# A PINK PIG



## P I N K (Aug 11, 2015)

H-Hey! You can call me PINK! This is my first post on this site and seeing as I'm new to the FA community I figured I should post a reference of my fursona up here to introduce myself!





Excited to be here and see all your cool Fursonas!


----------



## Tiamat (Aug 12, 2015)

Mmmm bacon.


----------



## Maugryph (Aug 12, 2015)

very cool.


----------



## P I N K (Aug 12, 2015)

lmaoo! Oh dear, the secret's out!


----------



## P I N K (Aug 12, 2015)

Maugryph said:


> very cool.



and thank YOU so much :3


----------



## Darth-Dukes (Aug 18, 2015)

Hooray for farm animals! :mrgreen: My 'sona is a cow. She's adorable!


----------



## Rhinorocket (Feb 23, 2016)

Awesome design!
I also like your style. ^^


----------



## trashycoon (Feb 23, 2016)

Nice to see a pig up in here! They don't get nearly the love they deserve in the Fandom.


----------



## TheKC (Feb 23, 2016)

She is cute! I like the style! X3


----------



## Simo (Feb 24, 2016)

Aw, that's a really cute fursona, and the style of artwork really helps bring her to life.
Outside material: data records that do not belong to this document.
==> config.mk <==
export PLATFORM = sky130hd
export DESIGN_NAME = mbox_loader
export DESIGN_NICKNAME = d
export VERILOG_FILES = /design/src/rtl/mbox_pkg.sv /design/src/rtl/mbox_crc.sv /design/src/rtl/mbox_seq.sv /design/src/rtl/mbox_cpu_ctl.sv /design/src/rtl/mbox_loader.sv
export SDC_FILE = /design/constraint.sdc
export NUM_CORES = 1
export LEC_CHECK = 0
export ABC_AREA = 1
export CAP_MARGIN = 5
export CORE_MARGIN = 2
export CORE_UTILIZATION = 25
export DETAILED_ROUTE_END_ITERATION = 8
export PLACE_DENSITY_LB_ADDON = 0.1
export SETUP_SLACK_MARGIN = 0.2
export SYNTH_ARGS = -nofsm -noshare
export SYNTH_HDL_FRONTEND = slang
export SYNTH_SLANG_ARGS = --single-unit
==> constraint.sdc <==
create_clock -name clk -period 8.17 [get_ports clk]
set_clock_uncertainty 0.15 [all_clocks]
set_input_delay 2.451 -clock clk [delete_from_list [all_inputs] [get_ports clk]]
set_output_delay 2.451 -clock clk [all_outputs]
set_load 0.02 [all_outputs]
==> src/rtl/mbox_pkg.sv <==
package mbox_pkg;

    localparam int unsigned CRC_W     = 16;
    localparam int unsigned BYTE_W    = 8;

    // mailbox control register fields
    localparam int unsigned CTL_EXEC  = 15;
    localparam int unsigned CTL_WRITE = 14;
    localparam int unsigned CTL_CLR   = 12;
    localparam int unsigned CTL_BUSY  = 8;

    // processor control register fields
    localparam int unsigned CPU_RST   = 15;
    localparam int unsigned CPU_OVR   = 6;
    localparam int unsigned CPU_STALL = 0;

    typedef enum logic [2:0] {
        SEL_NONE,
        SEL_CTL,
        SEL_CRC,
        SEL_AHI,
        SEL_ALO,
        SEL_DHI,
        SEL_DLO,
        SEL_CPU
    } reg_sel_e;

    // one byte through a non-reflected CRC-16, most significant bit first
    function automatic logic [CRC_W-1:0] crc_byte(input logic [CRC_W-1:0] crc_in,
                                                  input logic [BYTE_W-1:0] b,
                                                  input logic [CRC_W-1:0] poly);
        logic [CRC_W-1:0] c;
        c = crc_in;
        for (int i = BYTE_W - 1; i >= 0; i--) begin
            if (c[CRC_W-1] ^ b[i]) c = {c[CRC_W-2:0], 1'b0} ^ poly;
            else                   c = {c[CRC_W-2:0], 1'b0};
        end
        return c;
    endfunction

endpackage

==> src/rtl/mbox_crc.sv <==
module mbox_crc
    import mbox_pkg::*;
#(
    parameter int unsigned   WORD_W = 32,
    parameter logic [15:0]   POLY   = 16'h1021
) (
    input  logic              clk,
    input  logic              rst_n,
    input  logic              clr_i,
    input  logic              start_i,
    input  logic [WORD_W-1:0] word_i,
    output logic [CRC_W-1:0]  crc_o,
    output logic              busy_o
);

    localparam int unsigned BYTES = WORD_W / BYTE_W;
    localparam int unsigned CNT_W = $clog2(BYTES + 1);

    typedef struct packed {
        logic [CRC_W-1:0]  crc;
        logic [WORD_W-1:0] word;
        logic [CNT_W-1:0]  left;
    } crc_st_t;

    crc_st_t st_d, st_q;

    always_comb begin
        st_d = st_q;
        if (st_q.left != '0) begin
            st_d.crc  = crc_byte(st_q.crc, st_q.word[WORD_W-1 -: BYTE_W], POLY);
            st_d.word = st_q.word << BYTE_W;
            st_d.left = st_q.left - CNT_W'(1);
        end
        if (clr_i) begin
            st_d.crc = '0;
        end
        if (start_i) begin
            st_d.word = word_i;
            st_d.left = CNT_W'(BYTES);
        end
    end

    always_ff @(posedge clk) begin
        if (!rst_n) st_q <= '0;
        else        st_q <= st_d;
    end

    assign crc_o  = st_q.crc;
    assign busy_o = (st_q.left != '0);

endmodule

==> src/rtl/mbox_seq.sv <==
module mbox_seq #(
    parameter int unsigned REG_W = 16
) (
    input  logic               clk,
    input  logic               rst_n,
    input  logic               wr_ahi_i,
    input  logic               wr_alo_i,
    input  logic               wr_dhi_i,
    input  logic               wr_dlo_i,
    input  logic [REG_W-1:0]   wdata_i,
    input  logic               go_i,
    output logic [2*REG_W-1:0] addr_o,
    output logic [2*REG_W-1:0] data_o,
    output logic               mem_we_o,
    output logic [2*REG_W-1:0] mem_addr_o,
    output logic [2*REG_W-1:0] mem_wdata_o
);

    localparam int unsigned WORD_W = 2 * REG_W;
    localparam int unsigned STEP   = WORD_W / 8;

    typedef struct packed {
        logic [WORD_W-1:0] addr;
        logic [WORD_W-1:0] data;
        logic              we;
        logic [WORD_W-1:0] maddr;
        logic [WORD_W-1:0] mdata;
    } seq_st_t;

    seq_st_t st_d, st_q;

    always_comb begin
        st_d    = st_q;
        st_d.we = 1'b0;
        if (wr_ahi_i) st_d.addr[WORD_W-1:REG_W] = wdata_i;
        if (wr_alo_i) st_d.addr[REG_W-1:0]      = {wdata_i[REG_W-1:2], 2'b00};
        if (wr_dhi_i) st_d.data[WORD_W-1:REG_W] = wdata_i;
        if (wr_dlo_i) st_d.data[REG_W-1:0]      = wdata_i;
        if (go_i) begin
            st_d.we    = 1'b1;
            st_d.maddr = st_q.addr;
            st_d.mdata = st_q.data;
            st_d.addr  = st_q.addr + WORD_W'(STEP);
        end
    end

    always_ff @(posedge clk) begin
        if (!rst_n) st_q <= '0;
        else        st_q <= st_d;
    end

    assign addr_o      = st_q.addr;
    assign data_o      = st_q.data;
    assign mem_we_o    = st_q.we;
    assign mem_addr_o  = st_q.maddr;
    assign mem_wdata_o = st_q.mdata;

endmodule

==> src/rtl/mbox_cpu_ctl.sv <==
module mbox_cpu_ctl #(
    parameter int unsigned HOLD_CYCLES = 12500
) (
    input  logic clk,
    input  logic rst_n,
    input  logic wr_i,
    input  logic rst_req_i,
    input  logic ovr_i,
    input  logic stall_i,
    output logic rst_bit_o,
    output logic ovr_o,
    output logic stall_o,
    output logic cpu_reset_o,
    output logic cpu_stall_o
);

    localparam int unsigned HOLD_W = $clog2(HOLD_CYCLES + 1);

    typedef struct packed {
        logic              rst_bit;
        logic              ovr;
        logic              stall;
        logic [HOLD_W-1:0] cnt;
    } cpu_st_t;

    cpu_st_t st_d, st_q;

    always_comb begin
        st_d = st_q;
        if (st_q.cnt != '0) st_d.cnt = st_q.cnt - HOLD_W'(1);
        if (wr_i) begin
            st_d.rst_bit = rst_req_i;
            st_d.ovr     = ovr_i;
            st_d.stall   = stall_i;
            if (rst_req_i && !st_q.rst_bit) st_d.cnt = HOLD_W'(HOLD_CYCLES);
        end
    end

    always_ff @(posedge clk) begin
        if (!rst_n) st_q <= '0;
        else        st_q <= st_d;
    end

    assign rst_bit_o   = st_q.rst_bit;
    assign ovr_o       = st_q.ovr;
    assign stall_o     = st_q.stall;
    assign cpu_reset_o = st_q.rst_bit | (st_q.cnt != '0);
    assign cpu_stall_o = st_q.ovr & st_q.stall;

endmodule

==> src/rtl/mbox_loader.sv <==
module mbox_loader
    import mbox_pkg::*;
#(
    parameter int unsigned REG_W             = 16,
    parameter logic [15:0] MBOX_BASE         = 16'h0200,
    parameter logic [15:0] CPU_CTL_ADDR      = 16'hC001,
    parameter logic [15:0] CRC_POLY          = 16'h1021,
    parameter int unsigned RESET_HOLD_CYCLES = 12500
) (
    input  logic               clk,
    input  logic               rst_n,
    input  logic               reg_wr,
    input  logic [15:0]        reg_addr,
    input  logic [REG_W-1:0]   reg_wdata,
    output logic [REG_W-1:0]   reg_rdata,
    output logic               mem_we_o,
    output logic [2*REG_W-1:0] mem_addr_o,
    output logic [2*REG_W-1:0] mem_wdata_o,
    output logic               cpu_reset_o,
    output logic               cpu_stall_o
);

    localparam int unsigned WORD_W = 2 * REG_W;

    reg_sel_e          sel;
    logic              busy;
    logic              ctl_wr;
    logic              accept;
    logic              go;
    logic              crc_clr;
    logic [CRC_W-1:0]  crc_val;
    logic [WORD_W-1:0] cur_addr;
    logic [WORD_W-1:0] cur_data;
    logic              cpu_rst_bit;
    logic              cpu_ovr;
    logic              cpu_stall_bit;

    always_comb begin
        sel = SEL_NONE;
        if      (reg_addr == MBOX_BASE)              sel = SEL_CTL;
        else if (reg_addr == MBOX_BASE + 16'd1)      sel = SEL_CRC;
        else if (reg_addr == MBOX_BASE + 16'd2)      sel = SEL_AHI;
        else if (reg_addr == MBOX_BASE + 16'd3)      sel = SEL_ALO;
        else if (reg_addr == MBOX_BASE + 16'd4)      sel = SEL_DHI;
        else if (reg_addr == MBOX_BASE + 16'd5)      sel = SEL_DLO;
        else if (reg_addr == CPU_CTL_ADDR)           sel = SEL_CPU;
    end

    assign ctl_wr  = reg_wr && (sel == SEL_CTL);
    assign accept  = ctl_wr && !busy;
    assign go      = accept && reg_wdata[CTL_EXEC] && reg_wdata[CTL_WRITE];
    assign crc_clr = accept && reg_wdata[CTL_CLR];

    mbox_seq #(.REG_W(REG_W)) u_seq (
        .clk        (clk),
        .rst_n      (rst_n),
        .wr_ahi_i   (reg_wr && (sel == SEL_AHI)),
        .wr_alo_i   (reg_wr && (sel == SEL_ALO)),
        .wr_dhi_i   (reg_wr && (sel == SEL_DHI)),
        .wr_dlo_i   (reg_wr && (sel == SEL_DLO)),
        .wdata_i    (reg_wdata),
        .go_i       (go),
        .addr_o     (cur_addr),
        .data_o     (cur_data),
        .mem_we_o   (mem_we_o),
        .mem_addr_o (mem_addr_o),
        .mem_wdata_o(mem_wdata_o)
    );

    mbox_crc #(.WORD_W(WORD_W), .POLY(CRC_POLY)) u_crc (
        .clk    (clk),
        .rst_n  (rst_n),
        .clr_i  (crc_clr),
        .start_i(go),
        .word_i (cur_data),
        .crc_o  (crc_val),
        .busy_o (busy)
    );

    mbox_cpu_ctl #(.HOLD_CYCLES(RESET_HOLD_CYCLES)) u_cpu (
        .clk        (clk),
        .rst_n      (rst_n),
        .wr_i       (reg_wr && (sel == SEL_CPU)),
        .rst_req_i  (reg_wdata[CPU_RST]),
        .ovr_i      (reg_wdata[CPU_OVR]),
        .stall_i    (reg_wdata[CPU_STALL]),
        .rst_bit_o  (cpu_rst_bit),
        .ovr_o      (cpu_ovr),
        .stall_o    (cpu_stall_bit),
        .cpu_reset_o(cpu_reset_o),
        .cpu_stall_o(cpu_stall_o)
    );

    always_comb begin
        reg_rdata = '0;
        unique case (sel)
            SEL_CTL: reg_rdata[CTL_BUSY] = busy;
            SEL_CRC: reg_rdata = REG_W'(crc_val);
            SEL_AHI: reg_rdata = cur_addr[WORD_W-1:REG_W];
            SEL_ALO: reg_rdata = cur_addr[REG_W-1:0];
            SEL_DHI: reg_rdata = cur_data[WORD_W-1:REG_W];
            SEL_DLO: reg_rdata = cur_data[REG_W-1:0];
            SEL_CPU: begin
                reg_rdata[CPU_RST]   = cpu_rst_bit;
                reg_rdata[CPU_OVR]   = cpu_ovr;
                reg_rdata[CPU_STALL] = cpu_stall_bit;
            end
            default: reg_rdata = '0;
        endcase
    end

endmodule

After elaboration in Yosys (flattened, before gate mapping)
Index checks and enable logic that the tools add are counted.
{ "totals": {"reg_bits": 197, "out_inout_bits": 83, "wordCells": 109} }
{ "op_classes": {"n_addsub": 3, "eq_ne": 14, "n_mux": 38, "bitwise": 19, "n_reduce_logical": 20} }
{ "op_table": {"columns": ["cell", "count"], "rows": [
  ["2-to-1 mux 16 bit", 9],
  ["2-to-1 mux 13 bit", 8],
  ["== test 16 x 10 -> 1 bit (second input constant)", 6],
  ["2-to-1 mux 35 bit", 2],
  ["2-to-1 mux 65 bit", 1],
  ["2-to-1 mux 14 bit", 3],
  ["adder 32 x 3 -> 32 bit (second input constant)", 1],
  ["2-to-1 mux 32 bit", 1],
  ["case mux 6 bit (5 select lines)", 1],
  ["case mux 5 bit (5 select lines)", 1],
  ["NOT 3 bit", 8],
  ["case mux 1 bit (6 select lines)", 4],
  ["2-to-1 mux 3 bit", 7],
  ["== test 16 bit (second input constant)", 1],
  ["nonzero test 14 bit", 1],
  ["subtractor 14 x 1 -> 14 bit (second input constant)", 1],
  ["== test 3 bit (second input constant)", 4],
  ["logical AND 1 bit", 11],
  ["XOR 1 bit", 8],
  ["== test 3 x 2 -> 1 bit (second input constant)", 2],
  ["nonzero test 2 bit", 3],
  ["case mux 1 bit (5 select lines)", 1],
  ["OR reduction 2 bit", 2],
  ["== test 3 x 1 -> 1 bit (second input constant)", 1],
  ["6 further kinds", 7]
]} }

Logic depth before layout (Yosys ltp)
{ "depth": {"word_depth": 23, "depth_mapped": 12, "ltp_nobuf": 12} }

Cells and area by module
A second synthesis with hierarchy kept.
{ "unflattened": {"hier_cells": 1486, "hier_area_um2": 9993.3} }
{ "modules_own_cells": {"columns": ["mod", "n_inst", "cells_each", "area_per_inst_um2", "seq_area_each_um2"], "rows": [
  ["mbox_seq", 1, 761, 5370.2, 2502.4],
  ["mbox_crc", 1, 372, 2623.8, 1021.0],
  ["mbox_loader", 1, 219, 1114.8, 0.0],
  ["mbox_cpu_ctl", 1, 134, 884.6, 340.3]
]} }

Worst setup path after synthesis
Ideal clock, no wire load.
{ "synth_timing": {"kind": "input port to output port", "start": "input port reg_addr[13]", "end": "output port reg_rdata[8]", "arrival_time_ns": 3.682, "slack_ns": 1.887, "cell_stages": 10, "n_path_buf": 1, "cell_sequence": "nor2_1 -> nand2_1 -> nor2_2 -> buf_4 -> nand2_1 -> inv_1 -> nand2_1 -> o21ai_0 -> nor2_1 -> nand3b_1"} }
{ "synth_via": {"elab_chain_cells": 10, "elab_cells_between_ends": 21, "classes_between": "eq/ne: 13; mux: 8"} }
{ "synth_rtl": {"columns": ["item", "line", "source"], "rows": [
  ["start: declaration", "mbox_loader.sv:13", "input logic [15:0] reg_addr,"],
  ["== test 16 bit", "mbox_loader.sv:46", "else if (reg_addr == CPU_CTL_ADDR) sel = SEL_CPU;"],
  ["2-to-1 mux 3 bit", "mbox_loader.sv:46", null],
  ["2-to-1 mux 3 bit", "mbox_loader.sv:45", "else if (reg_addr == MBOX_BASE + 16'd5) sel = SEL_DLO;"],
  ["2-to-1 mux 3 bit", "mbox_loader.sv:44", "else if (reg_addr == MBOX_BASE + 16'd4) sel = SEL_DHI;"],
  ["2-to-1 mux 3 bit", "mbox_loader.sv:43", "else if (reg_addr == MBOX_BASE + 16'd3) sel = SEL_ALO;"],
  ["2-to-1 mux 3 bit", "mbox_loader.sv:42", "else if (reg_addr == MBOX_BASE + 16'd2) sel = SEL_AHI;"],
  ["2-to-1 mux 3 bit", "mbox_loader.sv:41", "else if (reg_addr == MBOX_BASE + 16'd1) sel = SEL_CRC;"],
  ["2-to-1 mux 3 bit (*)", "mbox_loader.sv:40", "if (reg_addr == MBOX_BASE) sel = SEL_CTL;"],
  ["== test 3 bit (tied with other cells)", "mbox_loader.sv:96", "unique case (sel)"],
  ["case mux 1 bit (6 select lines) (*)", "mbox_loader.sv:96", null],
  ["end: declaration", "mbox_loader.sv:15", "output logic [REG_W-1:0] reg_rdata,"]
]} }
Mark *: on every way between the ends. The rest lies on a longest branch, timed or not.

Worst setup path in the final report
{ "layout_timing": {"start": "input port reg_addr[9]", "end": "output port reg_rdata[15]"} }
{ "layout_via": {"elab_chain_cells": 10, "elab_cells_between_ends": 21, "classes_between": "eq/ne: 13; mux: 8"} }
{ "layout_rtl": {"columns": ["item", "line"], "rows": [
  ["== test 16 bit", "mbox_loader.sv:46"],
  ["2-to-1 mux 3 bit", "mbox_loader.sv:46"],
  ["2-to-1 mux 3 bit", "mbox_loader.sv:45"],
  ["2-to-1 mux 3 bit", "mbox_loader.sv:44"],
  ["2-to-1 mux 3 bit", "mbox_loader.sv:43"],
  ["2-to-1 mux 3 bit", "mbox_loader.sv:42"],
  ["2-to-1 mux 3 bit", "mbox_loader.sv:41"],
  ["2-to-1 mux 3 bit (*)", "mbox_loader.sv:40"],
  ["== test 3 bit / == test 3 x 2 -> 1 bit (equally long branches)", "mbox_loader.sv:96"],
  ["case mux 1 bit (6 select lines) (*)", "mbox_loader.sv:96"]
]} }
Marks and branches as above.

==> run summary <==
### Run status
• status: finished clean

### Global routing
• first-pass GRT wire length: 57.6 mm
• total track usage: 0.198
• antenna violations before repair: 0
• leftover overflow at the end of global routing: 0
• largest net degree at the start of global routing: 75
• vias in the first global route: 8875

### Setup path
• largest fanout on the critical path: 10
• startpoint-to-endpoint class of the critical path: in -> out
• kind of start point of the critical path: input pin
• arrival time reported for the critical path endpoint: 5140 ps
• setup slack, reg-to-reg: 4490 ps
• R2R depth: 10
• Critical R2R Launch: u_crc.st_q[0]$_SDFFE_PP0N_
• data required time of the worst path: 5570 ps
• Crit Reg-Reg Endpoint: u_crc.st_q[28]$_SDFFE_PN0P_
• category of the worst setup path capture point: output pin

### Logic synthesis
• Seq cells post-synth: 193
• sequential cell area fraction in the yosys report: 0.407
• Yosys cell types: 32
• Netlist Area Pre-Place: 9490 um2
• average footprint of a synthesized cell: 6.69 um2
• Warnings, synthesis: 0
• cell count after synthesis: 1418

### Hold path
• startpoint of the lowest-slack hold path: u_crc.st_q[7]$_SDFFE_PN0P_
• Min-Delay Path Class: reg -> reg
• Hold EP: u_crc.st_q[7]$_SDFFE_PN0P_
• Hold Path Stages: 2

### Timing
• hold slack: 318 ps
• RSZ-0062 raised after global routing: no
• max-slew violation total from the final report: 0
• Tcrit/Tclk final: 0.947
• Slew headroom: 0.421
• setup violation total in the final timing report: 0
• FMAX: 129 MHz
• slew at the pin closest to its max-slew limit: 869 ps
• Total Neg Setup Slack: 0 ps
• crit path time final: 7740 ps
• endpoints failing hold: 0

### Layout
• Ant. Diodes: 0
• proportion of layout cells with a drive suffix above 1: 0.0432
• count of nets after finishing: 1531
• area delta synth->final: 22.9%
• final core utilization: 0.311
• final-layout fill cell count: 4244

### CTS
• Resized Gates After CTS: 0
• clock tree buffer depth: 2
• clock tree root driver cell: clkbuf_16
• CTS tree: built
• # hold bufs at CTS: 0
• clock transition at the register clock pins on the worst setup and hold paths after CTS: 80 ps
• TritonCTS buffer count: 17
• number of H-tree branching levels: 4
• post-CTS setup buffers: 0
• Clock Latency Late Sink: 460 ps
• clk sinks: 193

### Detailed routing
• Final ANT Viol Nets: 0
• final routed wire length divided by cell count: 19.0 um
• TritonRoute pass-1 iters: 5
• number of vias per cell after detailed routing: 4.73
• post-detailed-routing wire length: 38.4 mm
• DRC violations left: 0
• number of DRC markers in iteration 0: 780
• count of vias placed by the detailed router: 9545

### Die
• area of the core: 37500 um2
• width of the die: 199 um
• row count: 71
• die boundary height: 199 um
• Die Outline Area: 39500 um2
• Initial Util: 0.253
• number of primary I/O pins: 118

### Place
• DPL Wire Length: 27.6 mm
• port bufs: 115
• placer congestion estimate: 0.880

### Power and ir drop
• power per cell area: 226 nW/um2
• total leakage power: 4.78 nW
• IR drop worst, VDD: 0.149 mV

### Run
• number of maximum-capacitance violations: 0

[sequential cells by signal, indices dropped and copies added (netlist names)]
signal and flops:
u_crc.st_q 35, u_seq.data_o 32, u_seq.mem_wdata_o 32, u_seq.addr_o 30, u_seq.mem_addr_o 30, u_crc.crc_o 16, u_cpu.st_q 14, u_cpu.ovr_o 1
u_cpu.rst_bit_o 1, u_cpu.stall_o 1, u_seq.mem_we_o 1
[cell usage in the layout, fill, tap and decap left out, types with 29 or more instances in the layout]
| cell type | instances |
|---|---|
| a21oi_1 | 47 |
| nand4_1 | 42 |
| nand3_1 | 256 |
| nand2_1 | 378 |
| o21ai_0 | 60 |
| xor2_1 | 29 |
| nor2_1 | 116 |
| inv_1 | 146 |
| clkdlybuf4s50_1 | 114 |
| dfxtp_1 | 193 |
[critical path, stage by stage]
cell and delay (ps):
clkdlybuf4s50_1 480, inv_1 50, nor2_1 80, nand2_1 60, nor2_2 360, nand3_2 310
inv_1 350, nand2_1 80, o21ai_0 120, nor2_1 70, nand2_1 90, clkdlybuf4s50_1 610
[worst max-delay path by stage]
| stage | end | from |
|---|---|---|
| 3_3_place_gp | reg_rdata[8] | reg_addr[3] |
| 4_1_cts | reg_rdata[0] | reg_addr[9] |
| 2_1_floorplan | reg_rdata[8] | reg_addr[13] |
| 5_1_grt | reg_rdata[15] | reg_addr[9] |
| 3_5_place_dp | reg_rdata[0] | reg_addr[9] |
| 6_report | reg_rdata[15] | reg_addr[9] |
[layout make-up]
cell class              instances  area [um2]  area share
clock inverters                14         181      0.0156
repair buffers                130        1260       0.108
well taps                     511         639      0.0548
flip-flops and latches        193        3860       0.331
inverters                     150         563      0.0483
clock buffers                  18         439      0.0377
multi-input cells            1000        4710       0.404
[per-layer routing]
layer  vias up  part of all wire  global-route usage
met5         -                 0                   0
met4         0            0.0098              0.0448
met2       222              0.44               0.304
li1       4747                 -                   -
met1      4557              0.50               0.289
met3        19             0.049              0.0297
[metrics by stage]
stage	area (um2)	setup slack, ps	std cells	power, mW
after floorplan	9490	1890	1419	1.57
after detailed placement	11000	472	1984	1.76
after CTS	11700	471	2016	2.67
final	11700	433	2016	2.63
after global routing	11700	226	2016	2.81
after global placement	11000	520	1984	1.77
[synthesized netlist by cell type]
| cell | instances | share of area |
|---|---|---|
| a21oi_1 | 47 | 0.025 |
| a31oi_1 | 1 | 0.00066 |
| buf_1 | 10 | 0.0040 |
| buf_2 | 25 | 0.013 |
| buf_4 | 12 | 0.0095 |
| buf_6 | 1 | 0.0012 |
| clkbuf_1 | 28 | 0.011 |
| clkinv_1 | 1 | 0.00040 |
| conb_1 | 1 | 0.00040 |
| dfxtp_1 | 193 | 0.41 |
| ha_1 | 4 | 0.0053 |
| inv_1 | 146 | 0.058 |
| inv_2 | 3 | 0.0012 |
| nand2_1 | 379 | 0.15 |
| nand2_2 | 1 | 0.00066 |
| nand3_1 | 256 | 0.14 |
| nand3_2 | 2 | 0.0021 |
| nand3b_1 | 3 | 0.0024 |
| nand4_1 | 42 | 0.028 |
| nand4_2 | 2 | 0.0026 |
| nor2_1 | 117 | 0.046 |
| nor2_2 | 4 | 0.0026 |
| nor3_1 | 16 | 0.0084 |
| nor3_2 | 2 | 0.0021 |
| nor3b_1 | 1 | 0.00079 |
| nor4_4 | 1 | 0.0022 |
| o21ai_0 | 60 | 0.032 |
| o21ai_1 | 10 | 0.0053 |
| o22ai_1 | 9 | 0.0059 |
| o31ai_1 | 2 | 0.0016 |
| xnor2_1 | 10 | 0.0092 |
| xor2_1 | 29 | 0.027 |
[where the power goes]
group	total, mW	switching, mW	internal [mW]
sequential	1.07	0.0610	1.01
combinational	0.663	0.443	0.220
clock	0.899	0.447	0.452
total	2.63	0.951	1.68
[cell families (layout without fill, tap and decap cells)]
| kind of cell | after synthesis | after routing | synth area share |
|---|---|---|---|
| compound gates | 129 | 129 | 0.0699 |
| flops | 193 | 193 | 0.407 |
| simple gates | 826 | 826 | 0.383 |
| fa+ha+maj | 4 | 4 | 0.00528 |
| other cells | 1 | 2 | 0.000395 |
| xor+xnor | 39 | 39 | 0.0360 |
| buf+inv | 226 | 312 | 0.0982 |
No activity file was read; power rests on OpenSTA's default activity.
We had a pig, once, when I was growing up in the country, with the idea city-folk have who move to the country that we'd eat her. But as it happened, she was so smart, at least as smart as a dog, and funny, that we never did. I can see where the idea for Charlotte's Web was no accident.


----------



## Moderator-Gazelle (Feb 24, 2016)

I love your style, dear! It's very very stylistic and very communicative! And not to mention y'all are super cute! <3


----------



## violetwood (Feb 27, 2016)

Aww cute and funny! :3


----------